Stored data entries:
----

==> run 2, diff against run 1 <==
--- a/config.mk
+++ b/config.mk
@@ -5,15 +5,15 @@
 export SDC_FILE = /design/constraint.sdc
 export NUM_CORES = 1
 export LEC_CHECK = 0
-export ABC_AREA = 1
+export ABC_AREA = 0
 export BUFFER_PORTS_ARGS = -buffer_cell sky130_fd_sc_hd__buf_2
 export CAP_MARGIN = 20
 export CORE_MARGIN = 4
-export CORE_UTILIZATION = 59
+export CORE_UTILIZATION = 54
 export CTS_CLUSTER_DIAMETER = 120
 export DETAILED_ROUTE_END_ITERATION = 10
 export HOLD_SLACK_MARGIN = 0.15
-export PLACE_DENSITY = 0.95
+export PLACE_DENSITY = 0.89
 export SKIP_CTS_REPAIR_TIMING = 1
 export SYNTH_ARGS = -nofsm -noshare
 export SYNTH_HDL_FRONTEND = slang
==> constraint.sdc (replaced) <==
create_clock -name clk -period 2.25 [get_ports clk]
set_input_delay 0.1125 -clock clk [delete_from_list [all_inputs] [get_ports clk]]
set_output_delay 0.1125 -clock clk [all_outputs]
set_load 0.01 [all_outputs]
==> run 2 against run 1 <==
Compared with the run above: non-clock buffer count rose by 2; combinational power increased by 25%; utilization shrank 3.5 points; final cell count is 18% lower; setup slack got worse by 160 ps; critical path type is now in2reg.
$ cat config.mk
export PLATFORM = sky130hd
export DESIGN_NAME = gray_step_tracker_flat
export DESIGN_NICKNAME = d
export VERILOG_FILES = /design/src/rtl/gray_step_tracker_if.sv /design/src/rtl/gray_step_tracker.sv /design/src/flat_wrapper.sv
export SDC_FILE = /design/constraint.sdc
export NUM_CORES = 1
export LEC_CHECK = 0
export ABC_AREA = 0
export CORE_MARGIN = 5
export CORE_UTILIZATION = 40
export CTS_CLUSTER_DIAMETER = 100
export DETAILED_ROUTE_END_ITERATION = 6
export GPL_ROUTABILITY_DRIVEN = 0
export PLACE_DENSITY = 0.65
export SLEW_MARGIN = 0
export SYNTH_ARGS = -nofsm -noshare
export SYNTH_HDL_FRONTEND = slang
export SYNTH_SLANG_ARGS = --single-unit
$ cat constraint.sdc
create_clock -name clk -period 9.6 [get_ports clk]
set_clock_uncertainty 0.05 [all_clocks]
set_input_delay 0.96 -clock clk [delete_from_list [all_inputs] [get_ports clk]]
set_output_delay 0.96 -clock clk [all_outputs]
set_load 0.02 [all_outputs]
$ cat src/rtl/gray_step_tracker_if.sv
// Bundles the Gray-code input, clear and all tracker outputs into one port.
// Latency: none; wires only.
// Backpressure: none; the tracker output is a free-running status/pulse stream.
interface gray_step_tracker_if #(
    parameter int POS_W = 8
);
    logic [2:0]       gray_in;
    logic             clear;
    logic [2:0]       bin_out;
    logic             step_valid;
    logic             step_dir;
    logic [POS_W-1:0] pos;
    logic             wrap_up;
    logic             wrap_down;
    logic             err;
    logic             err_sticky;
    logic             busy;

    // Stimulus side: drives the code and clear, observes tracker results.
    modport master (
        output gray_in, clear,
        input  bin_out, step_valid, step_dir, pos, wrap_up, wrap_down,
               err, err_sticky, busy
    );

    // Tracker side.
    modport slave (
        input  gray_in, clear,
        output bin_out, step_valid, step_dir, pos, wrap_up, wrap_down,
               err, err_sticky, busy
    );
endinterface
File: src/rtl/rv523_cell_pkg.sv
// rtl/rv523_cell_pkg.sv - shared mode encodings and width helper for the reduce cells
package rv523_cell_pkg;

    localparam logic MODE_OAI = 1'b0;
    localparam logic MODE_AOI = 1'b1;

    function automatic int count_width(input int w);
        return $clog2(w + 1);
    endfunction

endpackage

File: src/rtl/oai_reduce_pipe_reduce_lane.sv
// rtl/oai_reduce_pipe_reduce_lane.sv - one lane of the two-level OAI/AOI reduction
// The first level feeds the stage-1 register and the second level reads it back.
module reduce_lane
    import rv523_cell_pkg::*;
#(
    parameter int GROUPS = 2,
    parameter int FANIN  = 2
) (
    input  logic                    i_s1_mode,
    input  logic [GROUPS*FANIN-1:0] i_terms,
    output logic [GROUPS-1:0]       o_p,
    input  logic                    i_s2_mode,
    input  logic [GROUPS-1:0]       i_p,
    output logic                    o_y
);

    always_comb begin
        o_p = '0;
        for (int g = 0; g < GROUPS; g++) begin
            if (i_s1_mode == MODE_AOI) begin
                o_p[g] = &i_terms[g*FANIN +: FANIN];
            end else begin
                o_p[g] = |i_terms[g*FANIN +: FANIN];
            end
        end
    end

    assign o_y = (i_s2_mode == MODE_AOI) ? ~(|i_p) : ~(&i_p);

endmodule

File: src/rtl/oai_reduce_pipe.sv
// rtl/oai_reduce_pipe.sv - pipelined GROUPS x FANIN OAI/AOI reducer over WIDTH lanes
// Two valid/ready stages; the result is registered together with its popcount and flags.
module oai_reduce_pipe
    import rv523_cell_pkg::*;
#(
    parameter  int GROUPS = 2,
    parameter  int FANIN  = 2,
    parameter  int WIDTH  = 8,
    localparam int CW     = count_width(WIDTH)
) (
    input  logic                          CLK,
    input  logic                          RST_N,
    input  logic                          IN_VALID,
    output logic                          IN_READY,
    input  logic                          IN_MODE,
    input  logic [GROUPS*FANIN*WIDTH-1:0] IN_DATA,
    output logic                          OUT_VALID,
    input  logic                          OUT_READY,
    output logic [WIDTH-1:0]              OUT_Y,
    output logic [CW-1:0]                 OUT_COUNT,
    output logic                          OUT_ALL,
    output logic                          OUT_NONE
);

    localparam int TERMS = GROUPS * FANIN;

    logic [TERMS-1:0]             w_terms [WIDTH];
    logic [WIDTH-1:0][GROUPS-1:0] w_p;
    logic [WIDTH-1:0]             w_y;
    logic [CW-1:0]                w_count;
    logic                         w_adv1;
    logic                         w_adv2;

    logic                         r_s1_valid;
    logic                         r_s1_mode;
    logic [WIDTH-1:0][GROUPS-1:0] r_s1_p;
    logic                         r_s2_valid;
    logic [WIDTH-1:0]             r_y;
    logic [CW-1:0]                r_count;
    logic                         r_all;
    logic                         r_none;

    // IN_DATA is term-major; regroup it so each lane sees its own term vector.
    for (genvar l = 0; l < WIDTH; l++) begin : g_lane
        for (genvar k = 0; k < TERMS; k++) begin : g_term
            assign w_terms[l][k] = IN_DATA[k*WIDTH + l];
        end

        reduce_lane #(
            .GROUPS (GROUPS),
            .FANIN  (FANIN)
        ) u_reduce_lane (
            .i_s1_mode (IN_MODE),
            .i_terms   (w_terms[l]),
            .o_p       (w_p[l]),
            .i_s2_mode (r_s1_mode),
            .i_p       (r_s1_p[l]),
            .o_y       (w_y[l])
        );
    end

    always_comb begin
        w_count = '0;
        for (int l = 0; l < WIDTH; l++) begin
            w_count = w_count + CW'(w_y[l]);
        end
    end

    assign w_adv2   = !r_s2_valid || OUT_READY;
    assign w_adv1   = !r_s1_valid || w_adv2;
    assign IN_READY = w_adv1;

    always_ff @(posedge CLK or negedge RST_N) begin
        if (!RST_N) begin
            r_s1_valid <= 1'b0;
            r_s1_mode  <= MODE_OAI;
            r_s1_p     <= '0;
            r_s2_valid <= 1'b0;
            r_y        <= '0;
            r_count    <= '0;
            r_all      <= 1'b0;
            r_none     <= 1'b1;
        end else begin
            if (w_adv1) begin
                r_s1_valid <= IN_VALID;
                if (IN_VALID) begin
                    r_s1_mode <= IN_MODE;
                    r_s1_p    <= w_p;
                end
            end
            // Data registers only load real transactions, so a bubble leaves
            // OUT_VALID low rather than replaying the previous result.
            if (w_adv2) begin
                r_s2_valid <= r_s1_valid;
                if (r_s1_valid) begin
                    r_y     <= w_y;
                    r_count <= w_count;
                    r_all   <= &w_y;
                    r_none  <= ~(|w_y);
                end
            end
        end
    end

    assign OUT_VALID = r_s2_valid;
    assign OUT_Y     = r_y;
    assign OUT_COUNT = r_count;
    assign OUT_ALL   = r_all;
    assign OUT_NONE  = r_none;

endmodule
File: config.mk
export PLATFORM = sky130hd
export DESIGN_NAME = oai_reduce_pipe
export DESIGN_NICKNAME = d
export VERILOG_FILES = /design/src/rtl/rv523_cell_pkg.sv /design/src/rtl/oai_reduce_pipe_reduce_lane.sv /design/src/rtl/oai_reduce_pipe.sv
export SDC_FILE = /design/constraint.sdc
export NUM_CORES = 1
export LEC_CHECK = 0
export CORE_ASPECT_RATIO = 1.4
export CORE_MARGIN = 2
export CORE_UTILIZATION = 46
export CTS_CLUSTER_SIZE = 8
export DETAILED_ROUTE_END_ITERATION = 8
export PLACE_DENSITY = 0.87
export SLEW_MARGIN = 20
export SYNTH_ARGS = -nofsm -noshare
export SYNTH_HDL_FRONTEND = slang
export SYNTH_SLANG_ARGS = --single-unit
File: constraint.sdc
create_clock -name CLK -period 4.96 [get_ports CLK]
set_input_delay 0.992 -clock CLK [delete_from_list [all_inputs] [get_ports CLK]]
set_output_delay 0.992 -clock CLK [all_outputs]
set_load 0.1 [all_outputs]
File: src/rtl/bfb_align_acc.sv
// bfb_align_acc
// Consumer side of the block-floating-point product path. Each accepted beat
// carries an unsigned product mantissa plus shared-exponent metadata. The
// mantissa is pre-shifted by (d1+d2), aligned to the running block exponent
// and accumulated. On the last beat of a block the sum is normalized, then
// emitted as one mantissa/exponent pair over a valid/ready handshake.
//
// Optional feature: define BFB_ROUND_EN to round every right shift to the
// nearest value by adding the last shifted-out bit. Without it, right shifts
// truncate.
//
// Ports:
//   clk        rising-edge clock
//   rst_n      asynchronous active-low reset
//   in_valid   input beat valid
//   in_ready   input beat accepted when in_valid & in_ready (IDLE/ACC only)
//   in_pp      unsigned product mantissa, MANT_W bits
//   in_emax    beat exponent
//   in_d1      pre-shift amount 1
//   in_d2      pre-shift amount 2
//   in_last    final beat of block
//   out_valid  result valid
//   out_ready  result consumed when out_valid & out_ready
//   out_mant   normalized block mantissa, ACC_W bits
//   out_exp    block exponent
//   out_ovf    sticky exponent-overflow flag for the block
module bfb_align_acc #(
  parameter int MANT_W = 8,
  parameter int EXP_W  = 4,
  parameter int ACC_W  = 16
) (
  input  logic              clk,
  input  logic              rst_n,
  input  logic              in_valid,
  output logic              in_ready,
  input  logic [MANT_W-1:0] in_pp,
  input  logic [EXP_W-1:0]  in_emax,
  input  logic [EXP_W-1:0]  in_d1,
  input  logic [EXP_W-1:0]  in_d2,
  input  logic              in_last,
  output logic              out_valid,
  input  logic              out_ready,
  output logic [ACC_W-1:0]  out_mant,
  output logic [EXP_W-1:0]  out_exp,
  output logic              out_ovf
);

  // Shift amounts carry one extra bit so d1+d2 cannot wrap.
  localparam int SH_W = EXP_W + 1;

  typedef enum logic [1:0] {IDLE, ACC, NORM, DONE} state_t;

  state_t             state, state_next;
  logic [ACC_W-1:0]   acc, acc_next;
  logic [EXP_W-1:0]   acc_exp, acc_exp_next;
  logic               ovf, ovf_next;

  logic               beat;
  logic               norm_done;
  logic [ACC_W-1:0]   pp_ext;
  logic [ACC_W-1:0]   m_in;
  logic               up;
  logic [ACC_W-1:0]   a_op, b_op;
  logic [EXP_W-1:0]   base_exp;
  logic [ACC_W:0]     sum;
  logic [ACC_W-1:0]   half;
  logic [EXP_W:0]     inc;
  logic [EXP_W:0]     bumped;

  // Right shift with saturation to zero for large amounts; optionally rounds
  // by adding the last bit shifted out. With amt >= 1 the truncated value is
  // below 2^(ACC_W-1), so the rounding add can never overflow here.
  function automatic logic [ACC_W-1:0] shr(input logic [ACC_W-1:0] v,
                                           input logic [SH_W-1:0]  amt);
    logic [ACC_W-1:0] r;
`ifdef BFB_ROUND_EN
    logic [ACC_W-1:0] g;
`endif
    r = (32'(amt) >= ACC_W) ? '0 : (v >> amt);
`ifdef BFB_ROUND_EN
    g = v >> (amt - SH_W'(1));
    if (amt != '0 && 32'(amt) <= ACC_W)
      r = r + {{(ACC_W-1){1'b0}}, g[0]};
`endif
    return r;
  endfunction

  assign beat      = in_valid & in_ready;
  assign norm_done = (acc == '0) || acc[ACC_W-1] || (acc_exp == '0);
  assign pp_ext    = ACC_W'(in_pp) << (ACC_W - MANT_W);
  assign m_in      = shr(pp_ext, SH_W'(in_d1) + SH_W'(in_d2));

  // ---------------- FSM: state register ----------------
  always_ff @(posedge clk or negedge rst_n) begin
    if (!rst_n) state <= IDLE;
    else        state <= state_next;
  end

  // ---------------- FSM: next state ----------------
  always_comb begin
    state_next = state;
    case (state)
      IDLE: if (beat) state_next = in_last ? NORM : ACC;
      ACC:  if (beat && in_last) state_next = NORM;
      NORM: if (norm_done) state_next = DONE;
      DONE: if (out_ready) state_next = IDLE;
      default: state_next = IDLE;
    endcase
  end

  // ---------------- FSM: outputs ----------------
  always_comb begin
    in_ready = (state == IDLE) || (state == ACC);
  end

  // ---------------- datapath ----------------
  always_comb begin
    acc_next     = acc;
    acc_exp_next = acc_exp;
    ovf_next     = ovf;

    // Align the smaller-exponent operand to the larger exponent.
    up       = in_emax > acc_exp;
    a_op     = up ? shr(acc, SH_W'(in_emax - acc_exp)) : acc;
    b_op     = up ? m_in : shr(m_in, SH_W'(acc_exp - in_emax));
    base_exp = up ? in_emax : acc_exp;
    sum      = {1'b0, a_op} + {1'b0, b_op};

    half = sum[ACC_W:1];
    inc  = (EXP_W+1)'(1);
`ifdef BFB_ROUND_EN
    // Rounding the carry shift can itself carry out (sum all-ones); that is
    // renormalized as a second carry: mantissa 100..0, exponent +2.
    if (sum[0]) begin
      if (&half) begin
        half = {1'b1, {(ACC_W-1){1'b0}}};
        inc  = (EXP_W+1)'(2);
      end else begin
        half = half + ACC_W'(1);
      end
    end
`endif
    bumped = {1'b0, base_exp} + inc;

    case (state)
      IDLE: begin
        if (beat) begin
          acc_next     = m_in;
          acc_exp_next = in_emax;
          ovf_next     = 1'b0;
        end
      end
      ACC: begin
        if (beat) begin
          if (!sum[ACC_W]) begin
            acc_next     = sum[ACC_W-1:0];
            acc_exp_next = base_exp;
          end else if (bumped[EXP_W]) begin
            // Exponent cannot grow: saturate mantissa, flag overflow.
            acc_next     = '1;
            acc_exp_next = base_exp;
            ovf_next     = 1'b1;
          end else begin
            acc_next     = half;
            acc_exp_next = bumped[EXP_W-1:0];
          end
        end
      end
      NORM: begin
        if (acc == '0) begin
          acc_exp_next = '0;
        end else if (!norm_done) begin
          acc_next     = acc << 1;
          acc_exp_next = acc_exp - EXP_W'(1);
        end
      end
      default: ;
    endcase
  end

  always_ff @(posedge clk or negedge rst_n) begin
    if (!rst_n) begin
      acc     <= '0;
      acc_exp <= '0;
      ovf     <= 1'b0;
    end else begin
      acc     <= acc_next;
      acc_exp <= acc_exp_next;
      ovf     <= ovf_next;
    end
  end

  // Result registers are loaded on the final NORM step so they hold steady
  // for the whole DONE period, whatever the consumer does.
  always_ff @(posedge clk or negedge rst_n) begin
    if (!rst_n) begin
      out_valid <= 1'b0;
      out_mant  <= '0;
      out_exp   <= '0;
      out_ovf   <= 1'b0;
    end else if (state == NORM && norm_done) begin
      out_valid <= 1'b1;
      out_mant  <= acc;
      out_exp   <= (acc == '0) ? '0 : acc_exp;
      out_ovf   <= ovf;
    end else if (state == DONE && out_ready) begin
      out_valid <= 1'b0;
    end
  end

endmodule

----

_Activity_.
Taking the line with "they hold steady" as the start and the last line of the data above as the end, write out those two lines and every line between them exactly, and only those.

_Response_.
  // Result registers are loaded on the final NORM step so they hold steady
  // for the whole DONE period, whatever the consumer does.
  always_ff @(posedge clk or negedge rst_n) begin
    if (!rst_n) begin
      out_valid <= 1'b0;
      out_mant  <= '0;
      out_exp   <= '0;
      out_ovf   <= 1'b0;
    end else if (state == NORM && norm_done) begin
      out_valid <= 1'b1;
      out_mant  <= acc;
      out_exp   <= (acc == '0) ? '0 : acc_exp;
      out_ovf   <= ovf;
    end else if (state == DONE && out_ready) begin
      out_valid <= 1'b0;
    end
  end

endmodule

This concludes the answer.